◆ Task prompt ◆
Each and every line of the data must appear exactly as given.

********************

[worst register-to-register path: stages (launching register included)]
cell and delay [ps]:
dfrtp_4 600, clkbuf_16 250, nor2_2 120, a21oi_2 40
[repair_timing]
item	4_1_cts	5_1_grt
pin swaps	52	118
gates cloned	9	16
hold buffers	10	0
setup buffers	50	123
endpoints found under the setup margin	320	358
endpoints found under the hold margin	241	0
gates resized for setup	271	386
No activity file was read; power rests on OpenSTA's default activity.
$ cat src/rtl/uart_mute_rx.sv
module uart_mute_rx (
  input  logic       clk,
  input  logic       rst_n,
  input  logic       rx_tick,
  input  logic       rx_in,
  input  logic       rx_en,
  input  logic       nine_bit,
  input  logic       wake_sel,
  input  logic       mute_set,
  input  logic       mute_clr,
  input  logic       data_rd,
  output logic [7:0] rx_data,
  output logic       rx_bit8,
  output logic       data_ready,
  output logic       rx_irq,
  output logic       mute,
  output logic       idle_flag,
  output logic       overrun,
  output logic       frame_err,
  output logic       noise_err
);
  localparam int OVS = 16;
  localparam int CW  = $clog2(OVS);
  localparam int MID = OVS / 2 + 1;
  localparam int IW  = $clog2(11 * OVS + 1);

  typedef enum logic [1:0] {S_IDLE, S_START, S_DATA, S_STOP} st_t;

  st_t           st;
  logic [1:0]    sync;
  logic [CW-1:0] cnt;
  logic [3:0]    bitn;
  logic [8:0]    sh;
  logic          s7, s8, nz, armed;
  logic [IW-1:0] idle_cnt;

  wire          r          = sync[1];
  wire          mid        = rx_en && rx_tick && st != S_IDLE && cnt == CW'(MID);
  wire          maj        = (s7 & s8) | (s7 & r) | (s8 & r);
  wire          noisy      = !((s7 == s8) && (s8 == r));
  wire          done       = mid && st == S_STOP;
  wire [IW-1:0] idle_lim   = nine_bit ? IW'(11 * OVS - 1) : IW'(10 * OVS - 1);
  wire          idle_hit   = rx_en && rx_tick && st == S_IDLE && r && armed && idle_cnt == idle_lim;
  wire [7:0]    f_data     = nine_bit ? sh[7:0] : sh[8:1];
  wire          f_b8       = nine_bit & sh[8];
  wire          wake_frame = done && mute && wake_sel && f_b8;
  wire          deliver    = done && (!mute || wake_frame);
  wire [3:0]    nbits      = nine_bit ? 4'd9 : 4'd8;

  assign rx_irq = data_ready;

  always_ff @(posedge clk or negedge rst_n)
    if (!rst_n) sync <= 2'b11;
    else        sync <= {sync[0], rx_in};

  always_ff @(posedge clk or negedge rst_n) begin
    if (!rst_n) begin
      st <= S_IDLE; cnt <= '0; bitn <= '0; sh <= '0;
      s7 <= 1'b1; s8 <= 1'b1; nz <= 1'b0; armed <= 1'b0; idle_cnt <= '0;
    end else if (!rx_en) begin
      st <= S_IDLE; cnt <= '0; bitn <= '0; nz <= 1'b0; armed <= 1'b0; idle_cnt <= '0;
    end else if (rx_tick) begin
      if (st == S_IDLE) begin
        cnt  <= '0;
        bitn <= '0;
        if (!r) begin
          st <= S_START; armed <= 1'b1; idle_cnt <= '0;
        end else if (idle_hit) begin
          armed <= 1'b0; idle_cnt <= '0;
        end else if (armed) begin
          idle_cnt <= idle_cnt + 1'b1;
        end
      end else begin
        cnt <= cnt + 1'b1;
        if (cnt == CW'(MID - 2)) s7 <= r;
        if (cnt == CW'(MID - 1)) s8 <= r;
        if (mid) begin
          case (st)
            S_START: if (maj) st <= S_IDLE; else nz <= noisy;
            S_DATA: begin
              sh   <= {maj, sh[8:1]};
              bitn <= bitn + 1'b1;
              nz   <= nz | noisy;
            end
            S_STOP:  st <= S_IDLE;
            default: ;
          endcase
        end
        if (cnt == CW'(OVS - 1)) begin
          if (st == S_START) st <= S_DATA;
          else if (st == S_DATA && bitn == nbits) st <= S_STOP;
        end
      end
    end
  end

  always_ff @(posedge clk or negedge rst_n) begin
    if (!rst_n) begin
      rx_data <= '0; rx_bit8 <= 1'b0; data_ready <= 1'b0; mute <= 1'b0;
      idle_flag <= 1'b0; overrun <= 1'b0; frame_err <= 1'b0; noise_err <= 1'b0;
    end else begin
      if (!rx_en) begin
        data_ready <= 1'b0; overrun <= 1'b0; frame_err <= 1'b0;
        noise_err <= 1'b0; idle_flag <= 1'b0;
      end else begin
        if (data_rd)  data_ready <= 1'b0;
        if (idle_hit) idle_flag  <= 1'b1;
        if (deliver) begin
          if (data_ready && !data_rd) begin
            overrun <= 1'b1;
          end else begin
            rx_data    <= f_data;
            rx_bit8    <= f_b8;
            data_ready <= 1'b1;
            frame_err  <= frame_err | !maj;
            noise_err  <= noise_err | nz | noisy;
          end
        end
      end
      if (wake_frame || (idle_hit && !wake_sel) || mute_clr) mute <= 1'b0;
      else if (mute_set)                                      mute <= 1'b1;
    end
  end
endmodule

********************

◆ Solution for this exercise ◆
[worst register-to-register path: stages (launching register included)]
cell and delay [ps]:
dfrtp_4 600, clkbuf_16 250, nor2_2 120, a21oi_2 40
[repair_timing]
item	4_1_cts	5_1_grt
pin swaps	52	118
gates cloned	9	16
hold buffers	10	0
setup buffers	50	123
endpoints found under the setup margin	320	358
endpoints found under the hold margin	241	0
gates resized for setup	271	386
No activity file was read; power rests on OpenSTA's default activity.
$ cat src/rtl/uart_mute_rx.sv
module uart_mute_rx (
  input  logic       clk,
  input  logic       rst_n,
  input  logic       rx_tick,
  input  logic       rx_in,
  input  logic       rx_en,
  input  logic       nine_bit,
  input  logic       wake_sel,
  input  logic       mute_set,
  input  logic       mute_clr,
  input  logic       data_rd,
  output logic [7:0] rx_data,
  output logic       rx_bit8,
  output logic       data_ready,
  output logic       rx_irq,
  output logic       mute,
  output logic       idle_flag,
  output logic       overrun,
  output logic       frame_err,
  output logic       noise_err
);
  localparam int OVS = 16;
  localparam int CW  = $clog2(OVS);
  localparam int MID = OVS / 2 + 1;
  localparam int IW  = $clog2(11 * OVS + 1);

  typedef enum logic [1:0] {S_IDLE, S_START, S_DATA, S_STOP} st_t;

  st_t           st;
  logic [1:0]    sync;
  logic [CW-1:0] cnt;
  logic [3:0]    bitn;
  logic [8:0]    sh;
  logic          s7, s8, nz, armed;
  logic [IW-1:0] idle_cnt;

  wire          r          = sync[1];
  wire          mid        = rx_en && rx_tick && st != S_IDLE && cnt == CW'(MID);
  wire          maj        = (s7 & s8) | (s7 & r) | (s8 & r);
  wire          noisy      = !((s7 == s8) && (s8 == r));
  wire          done       = mid && st == S_STOP;
  wire [IW-1:0] idle_lim   = nine_bit ? IW'(11 * OVS - 1) : IW'(10 * OVS - 1);
  wire          idle_hit   = rx_en && rx_tick && st == S_IDLE && r && armed && idle_cnt == idle_lim;
  wire [7:0]    f_data     = nine_bit ? sh[7:0] : sh[8:1];
  wire          f_b8       = nine_bit & sh[8];
  wire          wake_frame = done && mute && wake_sel && f_b8;
  wire          deliver    = done && (!mute || wake_frame);
  wire [3:0]    nbits      = nine_bit ? 4'd9 : 4'd8;

  assign rx_irq = data_ready;

  always_ff @(posedge clk or negedge rst_n)
    if (!rst_n) sync <= 2'b11;
    else        sync <= {sync[0], rx_in};

  always_ff @(posedge clk or negedge rst_n) begin
    if (!rst_n) begin
      st <= S_IDLE; cnt <= '0; bitn <= '0; sh <= '0;
      s7 <= 1'b1; s8 <= 1'b1; nz <= 1'b0; armed <= 1'b0; idle_cnt <= '0;
    end else if (!rx_en) begin
      st <= S_IDLE; cnt <= '0; bitn <= '0; nz <= 1'b0; armed <= 1'b0; idle_cnt <= '0;
    end else if (rx_tick) begin
      if (st == S_IDLE) begin
        cnt  <= '0;
        bitn <= '0;
        if (!r) begin
          st <= S_START; armed <= 1'b1; idle_cnt <= '0;
        end else if (idle_hit) begin
          armed <= 1'b0; idle_cnt <= '0;
        end else if (armed) begin
          idle_cnt <= idle_cnt + 1'b1;
        end
      end else begin
        cnt <= cnt + 1'b1;
        if (cnt == CW'(MID - 2)) s7 <= r;
        if (cnt == CW'(MID - 1)) s8 <= r;
        if (mid) begin
          case (st)
            S_START: if (maj) st <= S_IDLE; else nz <= noisy;
            S_DATA: begin
              sh   <= {maj, sh[8:1]};
              bitn <= bitn + 1'b1;
              nz   <= nz | noisy;
            end
            S_STOP:  st <= S_IDLE;
            default: ;
          endcase
        end
        if (cnt == CW'(OVS - 1)) begin
          if (st == S_START) st <= S_DATA;
          else if (st == S_DATA && bitn == nbits) st <= S_STOP;
        end
      end
    end
  end

  always_ff @(posedge clk or negedge rst_n) begin
    if (!rst_n) begin
      rx_data <= '0; rx_bit8 <= 1'b0; data_ready <= 1'b0; mute <= 1'b0;
      idle_flag <= 1'b0; overrun <= 1'b0; frame_err <= 1'b0; noise_err <= 1'b0;
    end else begin
      if (!rx_en) begin
        data_ready <= 1'b0; overrun <= 1'b0; frame_err <= 1'b0;
        noise_err <= 1'b0; idle_flag <= 1'b0;
      end else begin
        if (data_rd)  data_ready <= 1'b0;
        if (idle_hit) idle_flag  <= 1'b1;
        if (deliver) begin
          if (data_ready && !data_rd) begin
            overrun <= 1'b1;
          end else begin
            rx_data    <= f_data;
            rx_bit8    <= f_b8;
            data_ready <= 1'b1;
            frame_err  <= frame_err | !maj;
            noise_err  <= noise_err | nz | noisy;
          end
        end
      end
      if (wake_frame || (idle_hit && !wake_sel) || mute_clr) mute <= 1'b0;
      else if (mute_set)                                      mute <= 1'b1;
    end
  end
endmodule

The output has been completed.